» **Task directions**: Look through the records below for the line holding "File: src/rtl/audio_pkg.sv". Write it out exactly, with each following line through the line holding "File: src/rtl/audio_sample_fifo.sv".

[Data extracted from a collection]
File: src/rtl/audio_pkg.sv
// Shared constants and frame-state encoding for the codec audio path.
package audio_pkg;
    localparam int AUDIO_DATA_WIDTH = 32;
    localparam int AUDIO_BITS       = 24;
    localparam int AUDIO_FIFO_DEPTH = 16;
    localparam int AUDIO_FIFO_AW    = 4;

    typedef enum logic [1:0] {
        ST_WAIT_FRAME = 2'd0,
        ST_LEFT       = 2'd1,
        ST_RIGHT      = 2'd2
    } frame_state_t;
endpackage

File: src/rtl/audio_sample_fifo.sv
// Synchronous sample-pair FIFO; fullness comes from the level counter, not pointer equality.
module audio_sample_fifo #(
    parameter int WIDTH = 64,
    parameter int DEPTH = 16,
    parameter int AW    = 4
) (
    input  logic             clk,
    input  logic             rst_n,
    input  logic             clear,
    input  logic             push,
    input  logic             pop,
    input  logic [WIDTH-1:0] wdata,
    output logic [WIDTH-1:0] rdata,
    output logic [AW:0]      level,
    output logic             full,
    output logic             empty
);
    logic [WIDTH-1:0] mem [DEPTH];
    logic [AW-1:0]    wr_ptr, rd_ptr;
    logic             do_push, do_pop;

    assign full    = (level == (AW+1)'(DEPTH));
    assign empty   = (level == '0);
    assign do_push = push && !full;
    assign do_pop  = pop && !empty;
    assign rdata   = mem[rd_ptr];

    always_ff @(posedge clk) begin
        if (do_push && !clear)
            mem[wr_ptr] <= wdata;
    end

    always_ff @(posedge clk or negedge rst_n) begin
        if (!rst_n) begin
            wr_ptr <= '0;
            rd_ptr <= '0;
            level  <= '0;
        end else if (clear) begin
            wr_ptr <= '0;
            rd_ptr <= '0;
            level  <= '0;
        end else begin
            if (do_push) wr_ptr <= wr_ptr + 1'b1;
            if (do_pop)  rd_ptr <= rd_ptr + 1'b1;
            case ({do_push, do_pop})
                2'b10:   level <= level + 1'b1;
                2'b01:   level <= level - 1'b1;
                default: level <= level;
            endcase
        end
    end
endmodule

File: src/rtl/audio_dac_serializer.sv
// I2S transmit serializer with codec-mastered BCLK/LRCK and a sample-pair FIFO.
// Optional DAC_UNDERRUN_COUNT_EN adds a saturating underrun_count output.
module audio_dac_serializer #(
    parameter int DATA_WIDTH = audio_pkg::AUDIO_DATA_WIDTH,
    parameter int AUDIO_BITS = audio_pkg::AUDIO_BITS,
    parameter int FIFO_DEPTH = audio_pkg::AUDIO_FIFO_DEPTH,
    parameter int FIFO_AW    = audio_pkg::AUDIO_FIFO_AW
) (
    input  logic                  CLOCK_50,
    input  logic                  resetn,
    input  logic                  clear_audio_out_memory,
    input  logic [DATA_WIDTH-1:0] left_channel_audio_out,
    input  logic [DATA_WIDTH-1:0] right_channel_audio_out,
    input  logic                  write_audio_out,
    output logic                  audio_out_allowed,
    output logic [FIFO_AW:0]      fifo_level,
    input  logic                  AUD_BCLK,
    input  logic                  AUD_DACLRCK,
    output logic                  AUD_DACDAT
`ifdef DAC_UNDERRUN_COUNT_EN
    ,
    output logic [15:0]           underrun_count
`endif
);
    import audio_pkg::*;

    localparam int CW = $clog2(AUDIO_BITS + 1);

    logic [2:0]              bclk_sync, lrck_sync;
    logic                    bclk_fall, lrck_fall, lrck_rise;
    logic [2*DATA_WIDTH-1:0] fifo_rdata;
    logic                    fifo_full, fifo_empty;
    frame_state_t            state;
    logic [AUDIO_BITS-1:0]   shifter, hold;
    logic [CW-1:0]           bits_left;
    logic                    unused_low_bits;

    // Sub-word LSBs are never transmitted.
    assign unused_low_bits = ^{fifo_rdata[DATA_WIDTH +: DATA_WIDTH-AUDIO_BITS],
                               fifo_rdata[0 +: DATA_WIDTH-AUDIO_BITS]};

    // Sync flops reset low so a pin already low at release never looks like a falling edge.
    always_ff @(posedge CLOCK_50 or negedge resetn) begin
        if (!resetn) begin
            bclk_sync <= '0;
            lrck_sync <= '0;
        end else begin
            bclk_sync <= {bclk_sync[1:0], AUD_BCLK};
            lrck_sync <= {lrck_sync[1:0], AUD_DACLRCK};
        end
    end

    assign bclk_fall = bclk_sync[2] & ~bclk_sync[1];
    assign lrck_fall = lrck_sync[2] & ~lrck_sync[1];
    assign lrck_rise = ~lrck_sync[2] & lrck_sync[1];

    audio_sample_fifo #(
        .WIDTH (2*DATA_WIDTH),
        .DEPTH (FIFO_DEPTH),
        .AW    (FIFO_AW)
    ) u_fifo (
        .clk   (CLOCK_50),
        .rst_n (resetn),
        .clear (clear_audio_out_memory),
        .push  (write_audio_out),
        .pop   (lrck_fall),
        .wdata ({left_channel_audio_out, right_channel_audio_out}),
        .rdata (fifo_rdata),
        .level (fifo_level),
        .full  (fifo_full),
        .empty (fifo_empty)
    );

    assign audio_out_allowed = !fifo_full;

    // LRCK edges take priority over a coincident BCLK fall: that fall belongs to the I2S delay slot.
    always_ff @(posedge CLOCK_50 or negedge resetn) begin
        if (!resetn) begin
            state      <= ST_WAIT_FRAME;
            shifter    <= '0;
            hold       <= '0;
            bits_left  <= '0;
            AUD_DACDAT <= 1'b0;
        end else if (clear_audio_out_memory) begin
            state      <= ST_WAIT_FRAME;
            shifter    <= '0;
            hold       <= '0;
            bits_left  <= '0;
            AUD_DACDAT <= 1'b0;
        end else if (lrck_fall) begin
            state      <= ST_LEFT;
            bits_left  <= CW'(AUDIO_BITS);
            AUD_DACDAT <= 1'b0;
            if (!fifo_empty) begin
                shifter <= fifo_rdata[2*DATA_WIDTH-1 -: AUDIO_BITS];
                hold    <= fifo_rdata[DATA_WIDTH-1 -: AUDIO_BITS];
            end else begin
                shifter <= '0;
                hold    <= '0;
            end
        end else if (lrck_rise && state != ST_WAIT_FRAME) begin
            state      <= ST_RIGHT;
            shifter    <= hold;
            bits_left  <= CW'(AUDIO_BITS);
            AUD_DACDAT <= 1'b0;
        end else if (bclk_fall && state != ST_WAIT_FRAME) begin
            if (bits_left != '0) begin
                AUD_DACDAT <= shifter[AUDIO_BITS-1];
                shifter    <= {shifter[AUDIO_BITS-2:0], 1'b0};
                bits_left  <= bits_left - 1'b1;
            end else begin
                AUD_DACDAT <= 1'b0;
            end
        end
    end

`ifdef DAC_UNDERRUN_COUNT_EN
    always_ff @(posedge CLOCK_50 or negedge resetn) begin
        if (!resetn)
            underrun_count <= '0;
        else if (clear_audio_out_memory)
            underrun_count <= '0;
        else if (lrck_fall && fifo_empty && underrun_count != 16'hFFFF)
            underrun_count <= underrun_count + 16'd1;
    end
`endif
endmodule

* * *

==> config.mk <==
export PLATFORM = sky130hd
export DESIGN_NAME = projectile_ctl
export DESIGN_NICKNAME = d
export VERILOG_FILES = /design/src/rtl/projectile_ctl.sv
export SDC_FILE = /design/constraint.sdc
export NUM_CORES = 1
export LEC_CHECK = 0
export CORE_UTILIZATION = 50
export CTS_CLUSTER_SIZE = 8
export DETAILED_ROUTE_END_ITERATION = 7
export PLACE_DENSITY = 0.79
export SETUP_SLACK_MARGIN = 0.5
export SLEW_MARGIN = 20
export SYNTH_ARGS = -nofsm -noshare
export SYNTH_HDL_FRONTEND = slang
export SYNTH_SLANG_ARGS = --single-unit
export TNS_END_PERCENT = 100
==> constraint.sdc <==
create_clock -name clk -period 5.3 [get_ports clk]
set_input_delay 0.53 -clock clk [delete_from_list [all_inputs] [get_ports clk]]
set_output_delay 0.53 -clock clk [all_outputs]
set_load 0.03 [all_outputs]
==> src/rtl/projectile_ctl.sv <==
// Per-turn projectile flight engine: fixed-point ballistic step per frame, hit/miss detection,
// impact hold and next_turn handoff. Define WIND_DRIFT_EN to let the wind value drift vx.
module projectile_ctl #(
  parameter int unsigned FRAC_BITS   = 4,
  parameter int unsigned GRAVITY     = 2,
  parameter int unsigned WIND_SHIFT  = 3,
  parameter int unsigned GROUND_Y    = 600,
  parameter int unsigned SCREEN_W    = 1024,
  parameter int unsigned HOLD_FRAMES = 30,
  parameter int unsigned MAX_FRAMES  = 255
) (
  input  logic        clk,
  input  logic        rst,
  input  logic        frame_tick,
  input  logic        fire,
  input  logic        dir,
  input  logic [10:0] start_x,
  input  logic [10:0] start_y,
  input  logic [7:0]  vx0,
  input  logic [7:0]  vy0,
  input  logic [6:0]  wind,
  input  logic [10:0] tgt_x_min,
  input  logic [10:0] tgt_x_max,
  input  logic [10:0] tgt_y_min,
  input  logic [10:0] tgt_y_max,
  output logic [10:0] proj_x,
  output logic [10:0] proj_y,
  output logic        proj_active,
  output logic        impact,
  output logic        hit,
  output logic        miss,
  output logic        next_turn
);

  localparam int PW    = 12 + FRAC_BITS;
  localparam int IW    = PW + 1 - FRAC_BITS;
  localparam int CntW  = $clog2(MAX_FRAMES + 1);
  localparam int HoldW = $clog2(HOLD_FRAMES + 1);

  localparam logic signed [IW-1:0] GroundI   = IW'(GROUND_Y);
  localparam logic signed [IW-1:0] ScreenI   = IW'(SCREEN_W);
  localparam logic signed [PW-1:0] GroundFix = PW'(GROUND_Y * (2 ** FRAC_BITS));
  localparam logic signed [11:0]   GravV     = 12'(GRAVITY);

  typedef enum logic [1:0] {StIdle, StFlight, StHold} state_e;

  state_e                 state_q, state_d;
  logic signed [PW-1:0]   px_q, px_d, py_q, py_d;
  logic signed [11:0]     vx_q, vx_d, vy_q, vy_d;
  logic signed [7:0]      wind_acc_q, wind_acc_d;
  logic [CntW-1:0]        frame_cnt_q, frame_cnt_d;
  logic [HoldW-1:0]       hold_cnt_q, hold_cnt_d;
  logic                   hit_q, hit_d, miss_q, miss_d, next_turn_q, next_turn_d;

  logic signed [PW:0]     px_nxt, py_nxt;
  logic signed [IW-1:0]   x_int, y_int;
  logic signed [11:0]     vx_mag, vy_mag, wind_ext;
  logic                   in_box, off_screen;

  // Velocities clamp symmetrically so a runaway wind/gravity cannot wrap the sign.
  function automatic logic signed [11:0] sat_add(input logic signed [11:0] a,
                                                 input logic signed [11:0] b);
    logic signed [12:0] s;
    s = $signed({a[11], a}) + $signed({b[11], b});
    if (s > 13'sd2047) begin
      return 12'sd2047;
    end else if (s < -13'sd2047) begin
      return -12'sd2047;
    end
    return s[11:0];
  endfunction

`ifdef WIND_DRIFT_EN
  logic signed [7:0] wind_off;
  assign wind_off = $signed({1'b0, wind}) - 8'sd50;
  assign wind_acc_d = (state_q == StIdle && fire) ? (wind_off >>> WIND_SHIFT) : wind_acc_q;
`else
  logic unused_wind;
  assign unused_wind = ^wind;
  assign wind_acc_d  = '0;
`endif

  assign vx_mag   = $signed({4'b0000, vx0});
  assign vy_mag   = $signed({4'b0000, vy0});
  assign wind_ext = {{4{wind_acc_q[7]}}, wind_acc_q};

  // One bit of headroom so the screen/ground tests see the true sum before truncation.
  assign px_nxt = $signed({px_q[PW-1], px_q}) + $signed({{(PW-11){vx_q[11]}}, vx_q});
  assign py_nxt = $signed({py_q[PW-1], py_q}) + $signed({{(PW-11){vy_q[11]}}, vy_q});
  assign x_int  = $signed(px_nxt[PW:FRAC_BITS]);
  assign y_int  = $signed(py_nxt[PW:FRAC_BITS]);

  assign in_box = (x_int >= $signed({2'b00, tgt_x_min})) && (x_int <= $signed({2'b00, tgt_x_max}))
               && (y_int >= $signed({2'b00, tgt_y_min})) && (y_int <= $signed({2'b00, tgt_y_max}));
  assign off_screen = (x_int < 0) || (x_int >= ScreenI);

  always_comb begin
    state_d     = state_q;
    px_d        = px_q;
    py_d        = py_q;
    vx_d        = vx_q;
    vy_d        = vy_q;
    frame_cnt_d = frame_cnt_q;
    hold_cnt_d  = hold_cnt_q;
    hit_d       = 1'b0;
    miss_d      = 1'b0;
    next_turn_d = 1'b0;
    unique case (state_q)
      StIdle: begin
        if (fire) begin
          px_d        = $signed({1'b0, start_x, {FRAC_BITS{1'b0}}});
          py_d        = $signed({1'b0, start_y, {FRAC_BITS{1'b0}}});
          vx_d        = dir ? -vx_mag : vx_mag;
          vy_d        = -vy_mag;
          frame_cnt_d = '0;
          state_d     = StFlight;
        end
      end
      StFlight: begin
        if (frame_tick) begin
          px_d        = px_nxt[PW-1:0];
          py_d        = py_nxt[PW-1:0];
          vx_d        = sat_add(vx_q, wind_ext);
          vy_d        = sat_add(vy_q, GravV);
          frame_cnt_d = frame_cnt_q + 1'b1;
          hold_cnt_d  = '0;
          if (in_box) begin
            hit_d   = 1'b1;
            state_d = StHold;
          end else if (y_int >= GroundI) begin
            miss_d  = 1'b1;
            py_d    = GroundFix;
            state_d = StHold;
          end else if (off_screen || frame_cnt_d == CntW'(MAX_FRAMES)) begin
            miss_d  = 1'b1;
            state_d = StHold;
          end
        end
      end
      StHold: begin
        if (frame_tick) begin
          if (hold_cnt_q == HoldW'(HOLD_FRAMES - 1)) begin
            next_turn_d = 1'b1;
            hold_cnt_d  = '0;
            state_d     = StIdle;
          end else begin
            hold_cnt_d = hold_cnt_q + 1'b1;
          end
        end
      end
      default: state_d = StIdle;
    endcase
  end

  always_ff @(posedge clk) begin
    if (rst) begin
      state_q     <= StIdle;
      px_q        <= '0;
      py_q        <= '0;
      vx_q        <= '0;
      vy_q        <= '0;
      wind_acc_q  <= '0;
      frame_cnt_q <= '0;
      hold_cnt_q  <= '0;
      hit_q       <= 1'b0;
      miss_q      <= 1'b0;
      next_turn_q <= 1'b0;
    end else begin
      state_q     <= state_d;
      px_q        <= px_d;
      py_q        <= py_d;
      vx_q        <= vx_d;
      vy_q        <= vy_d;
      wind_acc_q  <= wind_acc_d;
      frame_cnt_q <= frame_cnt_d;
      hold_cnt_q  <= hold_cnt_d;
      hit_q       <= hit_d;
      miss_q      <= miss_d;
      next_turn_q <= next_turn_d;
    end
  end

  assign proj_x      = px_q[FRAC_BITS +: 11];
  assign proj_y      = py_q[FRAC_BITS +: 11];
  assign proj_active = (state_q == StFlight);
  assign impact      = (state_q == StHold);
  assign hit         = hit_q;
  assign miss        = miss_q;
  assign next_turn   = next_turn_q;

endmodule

» **Solution to this exercise**:
File: src/rtl/audio_pkg.sv
// Shared constants and frame-state encoding for the codec audio path.
package audio_pkg;
    localparam int AUDIO_DATA_WIDTH = 32;
    localparam int AUDIO_BITS       = 24;
    localparam int AUDIO_FIFO_DEPTH = 16;
    localparam int AUDIO_FIFO_AW    = 4;

    typedef enum logic [1:0] {
        ST_WAIT_FRAME = 2'd0,
        ST_LEFT       = 2'd1,
        ST_RIGHT      = 2'd2
    } frame_state_t;
endpackage

File: src/rtl/audio_sample_fifo.sv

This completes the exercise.